El llamado a “elegir personas adecuadas” y a “discernir con conciencia bien formada” presupone que todos los ciudadanos tienen acceso a información, tiempo y libertad real para ejercer ese discernimiento. Pero ¿qué ocurre con quienes viven hacinados, trabajan más de doce horas o dependen de subsidios inestables? Hablar de “discernimiento cívico” sin reconocer esa desigualdad es como predicar ayuno ante quien no ha comido.
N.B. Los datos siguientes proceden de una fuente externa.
**config.mk**
```make
export PLATFORM = sky130hd
export DESIGN_NAME = ram_ctrl
export DESIGN_NICKNAME = d
export VERILOG_FILES = /design/src/rtl/ram_ctrl.sv
export SDC_FILE = /design/constraint.sdc
export NUM_CORES = 1
export LEC_CHECK = 0
export ABC_AREA = 1
export BUFFER_PORTS_ARGS = -buffer_cell sky130_fd_sc_hd__buf_2
export CORE_MARGIN = 2
export CORE_UTILIZATION = 40
export DETAILED_ROUTE_END_ITERATION = 16
export PLACE_DENSITY = 0.69
export SETUP_SLACK_MARGIN = 0.5
export SLEW_MARGIN = 40
export SYNTH_ARGS = -nofsm -noshare
export SYNTH_HDL_FRONTEND = slang
export SYNTH_SLANG_ARGS = --single-unit
```
**constraint.sdc**
```tcl
create_clock -name ramctrlCLK -period 3.3 [get_ports ramctrlCLK]
set_clock_uncertainty 0.2 [all_clocks]
set_input_delay 0.66 -clock ramctrlCLK [delete_from_list [all_inputs] [get_ports ramctrlCLK]]
set_output_delay 0.66 -clock ramctrlCLK [all_outputs]
set_load 0.005 [all_outputs]
```
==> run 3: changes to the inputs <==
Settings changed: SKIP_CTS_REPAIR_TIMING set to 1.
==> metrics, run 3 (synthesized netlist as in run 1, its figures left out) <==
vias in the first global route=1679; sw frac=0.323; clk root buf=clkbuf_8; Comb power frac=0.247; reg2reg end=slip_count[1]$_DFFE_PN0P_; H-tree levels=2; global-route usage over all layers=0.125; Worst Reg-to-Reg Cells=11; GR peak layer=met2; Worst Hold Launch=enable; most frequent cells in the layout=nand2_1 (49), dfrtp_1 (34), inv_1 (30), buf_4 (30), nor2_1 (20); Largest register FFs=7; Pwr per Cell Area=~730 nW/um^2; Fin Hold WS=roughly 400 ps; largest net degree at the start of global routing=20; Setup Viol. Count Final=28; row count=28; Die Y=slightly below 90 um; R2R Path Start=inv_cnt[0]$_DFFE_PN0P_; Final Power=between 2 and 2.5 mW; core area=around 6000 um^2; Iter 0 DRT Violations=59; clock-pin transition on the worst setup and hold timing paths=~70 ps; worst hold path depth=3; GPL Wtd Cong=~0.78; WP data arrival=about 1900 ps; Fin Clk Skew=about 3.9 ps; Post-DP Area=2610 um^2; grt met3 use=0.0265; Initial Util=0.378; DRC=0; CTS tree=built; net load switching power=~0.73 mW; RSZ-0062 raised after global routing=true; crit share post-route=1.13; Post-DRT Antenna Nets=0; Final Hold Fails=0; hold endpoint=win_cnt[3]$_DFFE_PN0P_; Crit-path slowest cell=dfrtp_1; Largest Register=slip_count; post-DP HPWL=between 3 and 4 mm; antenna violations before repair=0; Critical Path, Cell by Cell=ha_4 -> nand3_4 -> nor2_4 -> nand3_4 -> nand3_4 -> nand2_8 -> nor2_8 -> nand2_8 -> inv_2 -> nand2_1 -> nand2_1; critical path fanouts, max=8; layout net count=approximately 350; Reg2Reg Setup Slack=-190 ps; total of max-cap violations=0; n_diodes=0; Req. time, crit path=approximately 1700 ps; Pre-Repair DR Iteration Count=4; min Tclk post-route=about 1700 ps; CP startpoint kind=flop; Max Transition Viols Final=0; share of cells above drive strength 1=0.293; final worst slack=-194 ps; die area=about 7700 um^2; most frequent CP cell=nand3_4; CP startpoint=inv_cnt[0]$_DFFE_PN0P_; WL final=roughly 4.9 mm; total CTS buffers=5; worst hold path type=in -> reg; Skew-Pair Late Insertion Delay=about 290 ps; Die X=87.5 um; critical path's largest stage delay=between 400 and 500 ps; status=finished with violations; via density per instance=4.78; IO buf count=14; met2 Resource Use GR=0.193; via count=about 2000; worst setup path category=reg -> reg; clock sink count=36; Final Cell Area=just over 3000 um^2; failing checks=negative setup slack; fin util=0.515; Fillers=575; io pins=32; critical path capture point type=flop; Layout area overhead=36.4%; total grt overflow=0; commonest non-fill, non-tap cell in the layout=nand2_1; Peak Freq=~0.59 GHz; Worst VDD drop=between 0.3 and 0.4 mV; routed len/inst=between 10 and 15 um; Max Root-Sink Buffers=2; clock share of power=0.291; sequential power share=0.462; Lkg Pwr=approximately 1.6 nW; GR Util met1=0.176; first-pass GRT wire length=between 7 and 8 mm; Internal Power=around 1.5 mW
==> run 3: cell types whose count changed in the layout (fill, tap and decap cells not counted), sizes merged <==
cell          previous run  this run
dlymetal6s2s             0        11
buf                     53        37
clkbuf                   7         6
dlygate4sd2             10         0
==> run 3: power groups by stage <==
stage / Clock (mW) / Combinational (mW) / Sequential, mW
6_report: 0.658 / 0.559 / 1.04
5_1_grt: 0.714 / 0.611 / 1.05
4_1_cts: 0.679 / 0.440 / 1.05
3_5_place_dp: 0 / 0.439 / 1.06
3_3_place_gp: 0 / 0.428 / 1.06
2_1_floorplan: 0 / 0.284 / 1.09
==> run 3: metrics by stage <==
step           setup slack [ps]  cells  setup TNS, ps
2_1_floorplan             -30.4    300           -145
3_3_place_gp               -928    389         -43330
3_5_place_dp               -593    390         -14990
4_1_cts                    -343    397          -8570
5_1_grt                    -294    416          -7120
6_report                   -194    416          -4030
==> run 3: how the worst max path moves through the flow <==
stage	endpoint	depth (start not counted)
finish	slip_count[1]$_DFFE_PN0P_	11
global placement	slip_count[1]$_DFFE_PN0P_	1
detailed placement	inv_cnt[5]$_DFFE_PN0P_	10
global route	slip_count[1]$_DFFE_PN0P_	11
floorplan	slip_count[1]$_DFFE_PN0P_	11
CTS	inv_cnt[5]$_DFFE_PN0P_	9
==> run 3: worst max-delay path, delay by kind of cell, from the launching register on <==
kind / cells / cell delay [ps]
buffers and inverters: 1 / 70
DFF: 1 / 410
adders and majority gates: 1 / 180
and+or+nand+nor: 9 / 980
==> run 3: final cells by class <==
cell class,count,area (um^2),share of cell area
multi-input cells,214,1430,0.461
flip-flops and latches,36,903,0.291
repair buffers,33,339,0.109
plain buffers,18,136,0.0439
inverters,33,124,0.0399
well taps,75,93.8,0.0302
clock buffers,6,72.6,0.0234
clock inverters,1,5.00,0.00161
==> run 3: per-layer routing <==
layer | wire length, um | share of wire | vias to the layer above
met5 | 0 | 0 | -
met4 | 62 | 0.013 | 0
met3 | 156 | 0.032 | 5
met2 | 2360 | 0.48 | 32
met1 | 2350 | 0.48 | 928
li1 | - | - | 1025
Cuando la declaración episcopal invita a promover “diálogo y amistad cívica”, el desafío es traducir esas palabras en justicia efectiva. Para los sectores populares, la “amistad cívica” solo cobra sentido cuando las instituciones, los recursos y las políticas se orientan hacia ellos. De lo contrario, el mandato queda en la forma, no en la sustancia.
Muchos señalan que la ciudadanía está cansada de promesas y asediada por la violencia delictual, que ya no golpea solo a los barrios más pobres. Esa sensación de abandono social y político explica por qué muchos ya no creen en discursos de “unidad” o de “bien común” que no se traducen en cambios reales.
Por eso, mientras la Iglesia calla el nombre del pobre, los populismos ocupan ese lugar. Hablan de seguridad, de patria, de libertad. Lo hacen con un lenguaje convincente y aparentemente muy cercano. Y muchos creyentes, desilusionados de una Iglesia que no los nombra, terminan depositando su esperanza en quienes prometen solución fácil y hasta redención.
Dilexi te advierte justamente este riesgo: “No se trata solo de una cuestión de filantropía o de compasión humana, sino de una revelación: el contacto con los pequeños y los impotentes es un camino fundamental para encontrarse con el Señor de la historia. En los pobres, Él sigue hablándonos” (DT 5). Por eso, cuando el discurso eclesial se vuelve neutral o distante, deja de ser buena noticia y se transforma en un comentario moral.
La exhortación de León XIV invita a mirar el sufrimiento humano no como un tema social, sino como un lugar evangélico, donde el Señor sigue hablando a su Iglesia a través de los pobres. Si los obispos chilenos hubiesen leído su propia declaración a la luz de esa enseñanza, su palabra habría resonado más proféticamente y menos administrativamente. Porque cuando hablar se vuelve trámite, deja de ser testimonio.